M.Sc Thesis

M.Sc StudentAsaf Farage
SubjectInvestigation of the Dynamics of an Edge Flame with Fuel
DepartmentDepartment of Aerospace Engineering
Supervisor Professor Emeritus Greenberg Jerrold
Full Thesis text - in Hebrew Full thesis text - Hebrew Version


Diffusive-thermal instabilities are well known features of premixed and diffusion flames, and have been extensively studied in recent years. The disparity between the thermal diffusivity of the mixture and the molecular diffusivities of the fuel and oxidizer is responsible for the development of these instabilities. The practical ramification of understanding such a phenomenon in liquid fueled rockets is the strong linkage between the undesirable occurrence of flame oscillations and flame extinction.

In this study, configuration of two co-flowing streams, one of fuel vapor and droplets and the other of oxidizer vapor and droplets, separated initially by a semi-infinite splitter plate was investigated. Downstream, beyond the tip of the plate, the fuel vapor and oxidizer vapor interdiffuse and a mixing layer that grows downstream is formed.
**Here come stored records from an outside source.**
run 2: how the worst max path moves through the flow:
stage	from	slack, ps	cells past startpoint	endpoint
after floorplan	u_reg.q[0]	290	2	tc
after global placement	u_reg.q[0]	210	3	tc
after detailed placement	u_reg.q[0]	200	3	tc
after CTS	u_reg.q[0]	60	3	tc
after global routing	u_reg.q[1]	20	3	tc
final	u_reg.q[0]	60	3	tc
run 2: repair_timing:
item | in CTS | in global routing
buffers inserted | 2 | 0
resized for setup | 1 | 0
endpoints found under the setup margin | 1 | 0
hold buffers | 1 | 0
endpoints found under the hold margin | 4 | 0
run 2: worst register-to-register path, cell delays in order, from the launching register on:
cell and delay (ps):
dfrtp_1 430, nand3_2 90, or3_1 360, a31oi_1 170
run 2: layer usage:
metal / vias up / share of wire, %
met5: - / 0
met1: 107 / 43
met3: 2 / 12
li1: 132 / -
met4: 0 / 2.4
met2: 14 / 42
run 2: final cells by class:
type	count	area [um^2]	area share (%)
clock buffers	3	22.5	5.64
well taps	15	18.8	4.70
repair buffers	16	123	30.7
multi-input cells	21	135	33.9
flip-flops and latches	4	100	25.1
A gas-phase oxidation chemical reaction takes place in the mixing layer, and what is known as an edge flame is created, standing at some distance from the tip of the plate, and followed by a trailing diffusion flame downstream.

An investigation of the way in which the initial presence of a spray of fuel droplets and/or spray of oxidizer droplets, the droplets characteristics like the evaporation coefficient and the entrance temperature of the species affects the combustion in the mixing layer is carried out. It was found that oscillations occur mainly when the diffusion rate is sufficiently low (i.e. large values of Lewis numbers or low value of the representative diffusion Damköhler number) or when the volumetric heat losses are large enough, for instance due to radiation or heat required for evaporation of liquid droplets. A large initial droplet load and/or small vaporization Damköhler number lead to a delay in availability of fuel and oxidizer vapor to sustain the flame, thereby causing the flame to be located far downstream of the splitter plate and enhancing the possibility of oscillations near extinction. It was also found that for some conditions of initial droplet loads for the fuel and oxidizer, stability can be achieved even when equivalent gaseous flames are unstable. This is done by changing the energy balance between heat generated by reaction and heat consumed by evaporation and convection to the plate surface.